Create a derivation for the website

Now we need a derivation with the website content. The steps to achieve this are:

  • build the Hakyll executable
  • run it to make it create the actual webpages
  • get the result and put it in the nix store

Here are the relevant lines in flake.nix:

      overlay = (final: prev:
        {
          site = final.haskellPackages.callCabal2nix "site" ./. { };
          jeancharles-quillet = final.stdenv.mkDerivation {
            name = "jeancharles-quillet";
            src = ./.;

            LC_ALL = "C.UTF-8";

            buildInputs = [ final.site ];
            buildPhase = ''
              ${final.site}/bin/site build
            '';

            doCheck = true;
            checkPhase = ''
              ${final.site}/bin/site check
            '';

            installPhase = ''
              cp -r _site $out
            '';
          };
        });

This overlay defines two derivations:

  • site: the Hakyll executable, built with callCabal2nix
  • jeancharles-quillet: the webpages generated by the site program created by the previous derivation

Create the NixOS configuration

Now we need a NixOS configuration that setups a webserver which will serve our website content.

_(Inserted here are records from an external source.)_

## src/rtl/seq_arith_pkg.sv

```systemverilog
// Shared definitions for the sequential arithmetic unit: opcodes, FSM state
// encoding and saturation-limit helpers.
// Ports: none (package).
package seq_arith_pkg;

  localparam logic [1:0] OP_ADD = 2'b00;
  localparam logic [1:0] OP_SUB = 2'b01;
  localparam logic [1:0] OP_MUL = 2'b10;
  localparam logic [1:0] OP_ACC = 2'b11;

  typedef enum logic [1:0] {
    IDLE = 2'b00,
    EXEC = 2'b01,
    MULT = 2'b10,
    DONE = 2'b11
  } state_t;

  // Largest signed value representable in 'width' bits.
  function automatic int sat_max(input int unsigned width);
    longint lim;
    lim = longint'(1) << (width - 1);
    return int'(lim - longint'(1));
  endfunction

  // Smallest signed value representable in 'width' bits.
  function automatic int sat_min(input int unsigned width);
    longint lim;
    lim = longint'(1) << (width - 1);
    return int'(-lim);
  endfunction

endpackage

```

## src/rtl/seq_arith_if.sv

```systemverilog
// Operation bus between a controller (master) and the arithmetic unit (slave).
// Signals: start/sel/A/B issue an operation; busy/done/Q/overflow report it.
interface seq_arith_if #(
  parameter int unsigned WIDTH = 8
);
  logic                    start;
  logic [1:0]              sel;
  logic signed [WIDTH-1:0] A;
  logic signed [WIDTH-1:0] B;
  logic                    busy;
  logic                    done;
  logic signed [WIDTH-1:0] Q;
  logic                    overflow;

  modport master (output start, sel, A, B, input busy, done, Q, overflow);
  modport slave  (input start, sel, A, B, output busy, done, Q, overflow);
endinterface

```

## src/rtl/seq_arith_mult_core.sv

```systemverilog
// Iterative unsigned shift-add multiplier, one partial product per cycle.
// Ports: clk, rst (async, active-high); load latches a_mag/b_mag and clears
// the product; ready_c is high once all WIDTH steps are done; product is the
// 2*WIDTH-bit unsigned result.
module seq_mult_core #(
  parameter int unsigned WIDTH = 8
) (
  input  logic                 clk,
  input  logic                 rst,
  input  logic                 load,
  input  logic [WIDTH-1:0]     a_mag,
  input  logic [WIDTH-1:0]     b_mag,
  output logic                 ready_c,
  output logic [2*WIDTH-1:0]   product
);

  localparam int unsigned PW = 2 * WIDTH;
  localparam int unsigned CW = $clog2(WIDTH + 1);

  logic [PW-1:0]    mcand;
  logic [WIDTH-1:0] mplier;
  logic [CW-1:0]    cnt;

  // Shift-add datapath: multiplicand moves left, multiplier bits consumed LSB first.
  always_ff @(posedge clk or posedge rst) begin
    if (rst) begin
      mcand   <= '0;
      mplier  <= '0;
      product <= '0;
      cnt     <= '0;
    end else if (load) begin
      mcand   <= PW'(a_mag);
      mplier  <= b_mag;
      product <= '0;
      cnt     <= CW'(WIDTH);
    end else if (cnt != '0) begin
      if (mplier[0]) product <= product + mcand;
      mcand  <= mcand << 1;
      mplier <= mplier >> 1;
      cnt    <= cnt - CW'(1);
    end
  end

  assign ready_c = (cnt == '0);

endmodule

```

## src/rtl/seq_arith_unit.sv

```systemverilog
// Registered signed arithmetic unit: ADD, SUB, MUL (iterative) and ACC on
// WIDTH-bit two's-complement operands with a start/busy/done handshake.
// Ports: clk; rst (async, active-high); bus (seq_arith_if.slave: start, sel,
// A, B in; busy, done, Q, overflow out).
// Build option: define SEQ_ARITH_SAT_EN to clamp Q on overflow instead of
// wrapping modulo 2^WIDTH.
module seq_arith_unit
  import seq_arith_pkg::*;
#(
  parameter int unsigned WIDTH = 8
) (
  input  logic clk,
  input  logic rst,
  seq_arith_if.slave bus
);

  localparam int unsigned PW  = 2 * WIDTH;
  localparam int unsigned MSB = WIDTH - 1;
  // Product magnitude limits for a positive / negative signed result.
  localparam logic [PW-1:0] POS_LIM = PW'((64'd1 << (WIDTH - 1)) - 64'd1);
  localparam logic [PW-1:0] NEG_LIM = PW'(64'd1 << (WIDTH - 1));
`ifdef SEQ_ARITH_SAT_EN
  localparam logic [WIDTH-1:0] SAT_MAX = WIDTH'(sat_max(WIDTH));
  localparam logic [WIDTH-1:0] SAT_MIN = WIDTH'(sat_min(WIDTH));
`endif

  state_t           state, next;
  logic             capture_c, finish_c;
  logic [WIDTH-1:0] a_q, b_q, acc;
  logic [1:0]       op_q;
  logic [WIDTH-1:0] a_in, b_in, a_mag_c, b_mag_c;
  logic             mult_ready_c;
  logic [PW-1:0]    product;
  logic [WIDTH-1:0] wrap_c, res_c;
  logic             ovf_c, neg_c;
  logic [WIDTH-1:0] q_r;
  logic             ovf_r, busy_r, done_r;

  // Operand magnitudes for the multiplier; the most negative value maps to 2^(WIDTH-1).
  assign a_in    = bus.A;
  assign b_in    = bus.B;
  assign a_mag_c = a_in[MSB] ? (~a_in + WIDTH'(1)) : a_in;
  assign b_mag_c = b_in[MSB] ? (~b_in + WIDTH'(1)) : b_in;

  seq_mult_core #(.WIDTH(WIDTH)) u_mult (
    .clk     (clk),
    .rst     (rst),
    .load    (capture_c && (bus.sel == OP_MUL)),
    .a_mag   (a_mag_c),
    .b_mag   (b_mag_c),
    .ready_c (mult_ready_c),
    .product (product)
  );

  // State register.
  always_ff @(posedge clk or posedge rst) begin
    if (rst) state <= IDLE;
    else     state <= next;
  end

  // Next state. MULT holds one extra cycle after the last step so the
  // product settles in the core before the result is registered.
  always_comb begin
    next      = state;
    capture_c = 1'b0;
    finish_c  = 1'b0;
    case (state)
      IDLE: if (bus.start) begin
        capture_c = 1'b1;
        next      = (bus.sel == OP_MUL) ? MULT : EXEC;
      end
      EXEC: begin
        finish_c = 1'b1;
        next     = DONE;
      end
      MULT: if (mult_ready_c) begin
        finish_c = 1'b1;
        next     = DONE;
      end
      DONE: next = IDLE;
      default: next = IDLE;
    endcase
  end

  // Result and overflow from the captured operands.
  always_comb begin
    wrap_c = '0;
    ovf_c  = 1'b0;
    res_c  = '0;
    neg_c  = a_q[MSB] ^ b_q[MSB];
    case (op_q)
      OP_ADD: begin
        wrap_c = a_q + b_q;
        ovf_c  = (a_q[MSB] == b_q[MSB]) && (wrap_c[MSB] != a_q[MSB]);
      end
      OP_SUB: begin
        wrap_c = a_q - b_q;
        ovf_c  = (a_q[MSB] != b_q[MSB]) && (wrap_c[MSB] != a_q[MSB]);
      end
      OP_ACC: begin
        wrap_c = acc + a_q;
        ovf_c  = (acc[MSB] == a_q[MSB]) && (wrap_c[MSB] != acc[MSB]);
      end
      default: begin  // OP_MUL
        wrap_c = neg_c ? (~product[WIDTH-1:0] + WIDTH'(1)) : product[WIDTH-1:0];
        ovf_c  = neg_c ? (product > NEG_LIM) : (product > POS_LIM);
      end
    endcase
    res_c = wrap_c;
`ifdef SEQ_ARITH_SAT_EN
    // Clamp toward the sign of the true (unwrapped) result.
    if (ovf_c) begin
      if (op_q == OP_MUL)      res_c = neg_c    ? SAT_MIN : SAT_MAX;
      else if (op_q == OP_ACC) res_c = acc[MSB] ? SAT_MIN : SAT_MAX;
      else                     res_c = a_q[MSB] ? SAT_MIN : SAT_MAX;
    end
`endif
  end

  // Operand capture, result registers, accumulator and handshake flags.
  always_ff @(posedge clk or posedge rst) begin
    if (rst) begin
      a_q    <= '0;
      b_q    <= '0;
      op_q   <= OP_ADD;
      acc    <= '0;
      q_r    <= '0;
      ovf_r  <= 1'b0;
      busy_r <= 1'b0;
      done_r <= 1'b0;
    end else begin
      if (capture_c) begin
        a_q  <= a_in;
        b_q  <= b_in;
        op_q <= bus.sel;
      end
      if (finish_c) begin
        q_r   <= res_c;
        ovf_r <= ovf_c;
        if (op_q == OP_ACC) acc <= res_c;
      end
      busy_r <= (next == EXEC) || (next == MULT);
      done_r <= (next == DONE);
    end
  end

  assign bus.busy     = busy_r;
  assign bus.done     = done_r;
  assign bus.Q        = q_r;
  assign bus.overflow = ovf_r;

endmodule

```

## src/flat_wrapper.sv

```systemverilog
// flat-port wrapper written by rule: the top's interface ports become plain ports
module seq_arith_unit_flat import seq_arith_pkg::*;
#(
  parameter int unsigned WIDTH = 8
)
  (clk, rst, bus_start, bus_sel, bus_A, bus_B, bus_busy, bus_done, bus_Q, bus_overflow);
  seq_arith_if #(.WIDTH(WIDTH)) bus_i ();
  input  logic clk;
  input  logic rst;
  input wire logic [$bits(bus_i.start)-1:0] bus_start;
  input wire logic [$bits(bus_i.sel)-1:0] bus_sel;
  input wire logic [$bits(bus_i.A)-1:0] bus_A;
  input wire logic [$bits(bus_i.B)-1:0] bus_B;
  output wire logic [$bits(bus_i.busy)-1:0] bus_busy;
  output wire logic [$bits(bus_i.done)-1:0] bus_done;
  output wire logic [$bits(bus_i.Q)-1:0] bus_Q;
  output wire logic [$bits(bus_i.overflow)-1:0] bus_overflow;
  assign bus_i.start = bus_start;
  assign bus_i.sel = bus_sel;
  assign bus_i.A = bus_A;
  assign bus_i.B = bus_B;
  assign bus_busy = bus_i.busy;
  assign bus_done = bus_i.done;
  assign bus_Q = bus_i.Q;
  assign bus_overflow = bus_i.overflow;
  seq_arith_unit #(.WIDTH(WIDTH)) u_core (.clk(clk), .rst(rst), .bus(bus_i));
endmodule
```

## config.mk

```make
export PLATFORM = sky130hd
export DESIGN_NAME = seq_arith_unit_flat
export DESIGN_NICKNAME = d
export VERILOG_FILES = /design/src/rtl/seq_arith_pkg.sv /design/src/rtl/seq_arith_if.sv /design/src/rtl/seq_arith_mult_core.sv /design/src/rtl/seq_arith_unit.sv /design/src/flat_wrapper.sv
export SDC_FILE = /design/constraint.sdc
export NUM_CORES = 1
export LEC_CHECK = 0
export CAP_MARGIN = 20
export CORE_ASPECT_RATIO = 1.4
export CORE_MARGIN = 2
export CORE_UTILIZATION = 30
export DETAILED_ROUTE_END_ITERATION = 10
export GPL_ROUTABILITY_DRIVEN = 0
export GPL_TIMING_DRIVEN = 0
export PLACE_DENSITY = 0.55
export SYNTH_ARGS = -nofsm -noshare
export SYNTH_HDL_FRONTEND = slang
export SYNTH_SLANG_ARGS = --single-unit
```

## constraint.sdc

```tcl
create_clock -name clk -period 2.35 [get_ports clk]
set_clock_uncertainty 0.15 [all_clocks]
set_input_delay 0.235 -clock clk [delete_from_list [all_inputs] [get_ports clk]]
set_output_delay 0.235 -clock clk [all_outputs]
set_load 0.01 [all_outputs]
```

Word-level counts from Yosys, hierarchy flattened
Index checks and enable logic that the tools add are counted.
- input bits: 21
- output and inout bits: 11
- logic and storage cells: 78
- register bits after elaboration: 83
- mux-type cells: 23
- bitwise gates (word level): 4
- add/subtract/negate cells: 8
- reductions and logical operators: 13
- magnitude comparators: 2
- eq/ne operators: 15
- operator list (cell ; number):
    16-bit 2-to-1 mux ; 5
    8-bit 2-to-1 mux ; 5
    8-bit by 1-bit adder with 8-bit output (second input constant) ; 3
    8-bit inverter ; 3
    8-bit one-hot mux with 3 select lines ; 1
    16-bit adder ; 1
    8-bit adder ; 2
    16-bit by 7-bit > comparator with 1-bit output (second input constant) ; 1
    16-bit by 8-bit > comparator with 1-bit output (second input constant) ; 1
    2-bit equality test (second input constant) ; 6
    4-bit 2-to-1 mux ; 2
    2-bit one-hot mux with 4 select lines ; 1
    8-bit subtractor ; 1
    2-bit by 1-bit equality test with 1-bit output (second input constant) ; 3
    2-bit 2-to-1 mux ; 3
    1-bit logical AND ; 4
    2-bit zero test ; 2
    4-bit zero test ; 1
    1-bit 2-to-1 mux ; 4
    1-bit != test ; 4
    2-bit AND reduction ; 2
    2-bit nonzero test ; 2
    4-bit nonzero test ; 1
    4-bit by 1-bit subtractor with 4-bit output (second input constant) ; 1
    5 further kinds ; 6

Longest topological paths before layout
Gate-level depths: netlist of run 1.
- depth in word-level cells: 6
- gate-level depth with buffers: 10

Cells and area by module
A second synthesis of run 1 with hierarchy kept.
- cell total of the unflattened synthesis: 676
- area total of the unflattened synthesis: 5910.7 sq um
- by module, submodules not included (module ; cells each ; area an instance (sq um) ; sequential area each (sq um) ; instances):
    seq_arith_unit ; 368 ; 3213.1 ; 975.9 ; 1
    seq_mult_core ; 308 ; 2697.6 ; 1101.1 ; 1

Worst setup path before layout of run 1
OpenSTA, ideal clock, no wires.
- path type: register to register
- start: register u_core.a_q[1]
- end: register u_core.ovf_r, in the netlist u_core.bus.overflow
- arrival time: 2136 ps
- stages on the path, launching flop included: 9
- period minus slack after synthesis: 2389 ps
- setup slack: -39 ps
- setup time: 104 ps
- path buffers: 0
- cells stage by stage: dfrtp_1 ha_1 a211oi_2 nor2_1 or4_4 a31oi_4 and3_1 nor3_1 o41ai_2
- cells in the longest elaborated chain, start to end: 4
- RTL lines (element ; RTL line ; text):
    start: declaration ; seq_arith_unit.sv:29 ; logic [WIDTH-1:0] a_q, b_q, acc;
    start signal: assignment ; seq_arith_unit.sv:133 ; a_q <= a_in;
    8-bit adder (tied with other cells) ; seq_arith_unit.sv:101 ; wrap_c = acc + a_q;
    1-bit != test, on equally long branches ; seq_arith_unit.sv:102, seq_arith_unit.sv:94, seq_arith_unit.sv:98 ;
    1-bit logical AND, on equally long branches ; seq_arith_unit.sv:102, seq_arith_unit.sv:94, seq_arith_unit.sv:98 ;
    1-bit one-hot mux with 3 select lines * ; seq_arith_unit.sv:91 ; case (op_q)
    end signal: assignment ; seq_arith_unit.sv:139 ; ovf_r <= ovf_c;
    end: declaration ; seq_arith_unit.sv:37 ; logic ovf_r, busy_r, done_r;
Mark *: on every way between the ends. The rest lies on a longest branch, timed or not.
A chain may end at the register's enable or synchronous reset.

Worst setup path in the final report of run 1
- start: register u_core.a_q[2]
- end: register u_core.q_r[6], in the netlist u_core.bus.Q[6]
- cells in the longest elaborated chain, start to end: 2
- RTL lines (element ; RTL line ; text):
    8-bit adder (tied with other cells) ; seq_arith_unit.sv:101 ;
    8-bit one-hot mux with 3 select lines * ; seq_arith_unit.sv:91 ;
    end signal: assignment ; seq_arith_unit.sv:138 ; q_r <= res_c;
    end: declaration ; seq_arith_unit.sv:36 ; logic [WIDTH-1:0] q_r;
Marked as above.

==> out/results.ini, run 1 <==
[outcome]
outcome=finished with violations
failed_checks=negative setup slack

[synth]
postSynthCellCount=651
synth-seq-cells=83
syn-num-nets=721
yosysWarningCount=0
synth_seq_area_share_pct=36.3
avgSynthCellArea_um2=8.79
synth_area_leaders=dfrtp_1 36%, ha_1 9.8%, nand2_1 6.4%, o21ai_0 4.8%, xnor2_1 4.6%
synthesis.area_um2=5730
synth_edf_count=0
yosysTopAreaCell=dfrtp_1
ys.flop_type=dfrtp_1
async_reset_ff_share_pct=100
synth_top_area_share_pct=36.3
ys_types=59

[timing]
rsz0062_at_grt=yes
fmax_mhz=411
relSlewSlack_pct=56.4
setup_ws_ps=-81.0
final_hold_viol_count=0
period_minus_slack_ps=2430
tightestPinTransition_ps=650
setup_viol=9
drv_slew=0
fin_crit_sh_pct=103

[die]
die_x_um=121
core_um2=18700
die_area_um2=20200
initial_utilization_pct=30.7
die_height_um=167
io_pins=32
rows=59

[global_routing]
grt_max_degree=41
grt_usage_pct=16.1
grt_antenna_before_repair=0
grt_pass1_vias=4808
grt_pass1_wl_um=25300
grt-ovfl-total=0

[finish]
drive_gt1_share_pct=21.2
mostFrequentLayoutCells=97 x nand2_1, 68 x dfrtp_1, 48 x nor2_1, 42 x o21ai_0, 31 x a21oi_1
antenna_cells=0
fin_nets=776
area_growth_pct=26.7
mostFrequentLayoutCell=nand2_1

[critical_path]
setup.worst_path.start_class=flip-flop
end_kind=flip-flop
worst_ep_required_time_ps=2400
cp_max_fo=7
worstPathArrival_ps=2480
critical_path_class=reg2reg

[clock_tree]
postCtsHoldBufs=0
cts_tree=done
h-tree-depth=3
clock_sinks=83
clk_pin_slew_ps=70
cts_made_buffers=9
root_buffer=clkbuf_16
clk_latency_ps=350
cts_buffer_depth=2

[power_and_ir_drop]
p_per_area_nw_per_um2=1560
totalPowerFinal_uw=11300
leakage_uw=0.00295
vdd_ir_drop_max_mv=0.464

[placed_design]
dpl.hpwl_um=11900
post-place-ws_ps=-533
io_buffers=29

[drt]
drcViolationCount=0
drt_iter0_drc=288
vias=4859
routed_wl_um=15900
dr.pass1.iters=4
via_per_inst=5.09
wl_per_cell_um=16.6
antenna_left=0

[run]
drv_cap=0

[min_path]
hp-class=in2async

==> registers in the layout (all words and copies together) (netlist names) <==
register,flops
u_core.a_q,8
u_core.acc,8
u_core.b_q,8
u_core.bus.Q,8
u_core.bus.busy,1
u_core.bus.done,1
u_core.bus.overflow,1
u_core.op_q,2
u_core.state,2
u_core.u_mult.cnt,4
u_core.u_mult.mcand,16
u_core.u_mult.mplier,8
u_core.u_mult.product,16
==> synth_stat cells (6+ instances only) <==
library cell	n
a31oi_1	17
nand3_1	10
xnor2_1	30
a211oi_1	12
mux2_2	18
inv_1	27
nor2_1	51
ha_1	45
nor3_1	19
dfrtp_1	83
o31ai_1	6
clkbuf_1	19
a21o_1	6
o21ai_0	55
nor4_1	7
nand2_1	97
a21oi_1	39
nand2b_1	10
nor2b_1	10
xor2_1	10
==> power by group <==
part | internal (uW) | switching [uW]
clock | 732 | 648
combinational | 3340 | 3870
sequential | 2070 | 644
total | 6150 | 5160
==> critical path, stage by stage (launching register included) <==
cell and delay (ps):
dfrtp_2 470, ha_4 270, nor2b_2 160, o211ai_1 220, a31oi_1 140, or3_1 380, a31o_4 280, a21oi_4 130
o31ai_1 90
==> layout make-up <==
| class | count | area [um^2] |
|---|---|---|
| inverters | 28 | 110 |
| fillers | 1866 | 11400 |
| flip-flops and latches | 83 | 2100 |
| multi-input cells | 511 | 3870 |
| plain buffers | 25 | 131 |
| repair buffers | 48 | 462 |
| well taps | 244 | 305 |
| clock buffers | 9 | 225 |
| clock inverters | 7 | 57.6 |
==> what timing repair did <==
action / in CTS / in global routing
resized for setup: 76 / 45
pin swaps: 21 / 11
setup buffers: 14 / 3
endpoints found under the setup margin: 33 / 45
==> stage by stage <==
step | instances | setup TNS [ps] | hold WS (ps) | utilization (%) | cell area, um^2
floorplan | 651 | 0 | 235 | - | 5740
global placement | 924 | -13260 | 310 | 33.9 | 6340
CTS | 954 | -425 | 146 | 37.6 | 7020
finish | 955 | -351 | 132 | 38.9 | 7260
detailed placement | 926 | -13440 | 320 | 34.1 | 6380
global route | 955 | -1590 | 177 | 38.9 | 7260
==> metal layers <==
layer	vias up	global-route usage, %	wire, um
met4	0	7.18	629
li1	2402	-	-
met5	-	0	0
met3	31	2.11	457
met1	2341	18.5	6270
met2	85	29.3	8510
==> logic make-up after synthesis <==
group	after synthesis	synth area share, %
AO/OA/AOI/OAI	166	18.1
XOR/XNOR	40	6.12
adder cells (fa/ha/maj)	49	11.2
buffers and inverters	57	4.17
flip-flops	83	36.3
multiplexers	26	5.59
AND/OR/NAND/NOR	230	18.5
==> worst paths after layout <==
| path | to | from | depth (start not counted) | slack (ps) |
|---|---|---|---|---|
| setup / recovery | u_core.bus.Q[6] | u_core.a_q[2] | 8 | -80 |
| hold / removal | u_core.bus.Q[3] | rst | 2 | 130 |
| setup reg to reg | u_core.bus.Q[6] | u_core.a_q[2] | 8 | -80 |
| hold reg to reg | u_core.bus.Q[3] | u_core.bus.Q[3] | 2 | 330 |
| max in group asynchronous | u_core.a_q[5] | rst | 3 | 1320 |
| min in group clk | u_core.u_mult.mcand[7] | bus_A[7] | 3 | 210 |
No activity file was read; power rests on OpenSTA's default activity.
==> run 2, diff against run 1 <==
--- a/config.mk
+++ b/config.mk
@@ -6,13 +6,16 @@
 export NUM_CORES = 1
 export LEC_CHECK = 0
 export CAP_MARGIN = 20
+export CELL_PAD_IN_SITES_DETAIL_PLACEMENT = 1
+export CELL_PAD_IN_SITES_GLOBAL_PLACEMENT = 1
 export CORE_ASPECT_RATIO = 1.4
 export CORE_MARGIN = 2
 export CORE_UTILIZATION = 30
 export DETAILED_ROUTE_END_ITERATION = 10
 export GPL_ROUTABILITY_DRIVEN = 0
 export GPL_TIMING_DRIVEN = 0
-export PLACE_DENSITY = 0.55
+export PLACE_DENSITY = 0.66
 export SYNTH_ARGS = -nofsm -noshare
 export SYNTH_HDL_FRONTEND = slang
 export SYNTH_SLANG_ARGS = --single-unit
+export TNS_END_PERCENT = 1
==> run 2 against run 1 <==
The flow still finishes with violations (negative setup slack); sequential power about the same; register-to-register slack got worse by 50 ps; core utilization decreased by 0.14 points; first-iteration DRC count decreased by 20%; sequential cell count unchanged; worst setup slack got worse by 46 ps; non-clock buffer count increased by 2; count of clock-buffer cells in the layout unchanged; critical path depth increased by 2; die area unchanged; via count increased by 4.3%; global-route usage increased by 2.8 points; critical endpoint unchanged; highest routed layer unchanged.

Check out this simple configuration.nix:

{ pkgs, modulesPath, ... }:
{
  console.keyMap = "fr";

  services.nginx.enable = true;
  services.nginx.virtualHosts."jeancharles.quillet.org" = {
    enableACME = true;
    forceSSL = true;
    root = "${pkgs.jeancharles-quillet}";
  };

  services.nginx.virtualHosts."quillet.org" = {
    globalRedirect = "jeancharles.quillet.org";
    enableACME = true;
    addSSL = true;
    serverAliases = [ "www.quillet.org" ];
  };

  security.acme.acceptTerms = true;
  security.acme.certs."jeancharles.quillet.org".email =
    "jeancharles.quillet@gmail.com";
  security.acme.certs."quillet.org".email = "jeancharles.quillet@gmail.com";

  networking.firewall.allowedTCPPorts = [ 22 80 443 ];
  services.sshd.enable = true;

  system.stateVersion = "22.11";
}

That is it, the full configuration of the VM:

  • we enable nginx service
  • use acme for getting a certificate for the domain names
  • we open the required ports
  • and finally point the root of the virtual host to the derivation that contains the pages themselves
  • also we enable the sshd service to be able to connect to the machine through SSH

Warp everything in the flake

All this is packaged together in this flake output:

      nixosConfigurations.website-prod = nixpkgs.lib.nixosSystem {
        system = "x86_64-linux";
        modules = [
          ({ ... }: { nixpkgs.overlays = [ self.overlay ]; })
          ./configuration.nix
        ]
        ++
        (nixpkgs.lib.optional (builtins.pathExists ./do-userdata.nix) ./do-userdata.nix ++ [
          (nixpkgs + "/nixos/modules/virtualisation/digital-ocean-config.nix")
        ]);
      };

Deploy

Now deploying the website is as simple as:

$ nixos-rebuild switch --flake .#website-prod --target-host quillet.org

The configuration will be built on the local machine, then uploaded to the host and the relevant services will be restarted.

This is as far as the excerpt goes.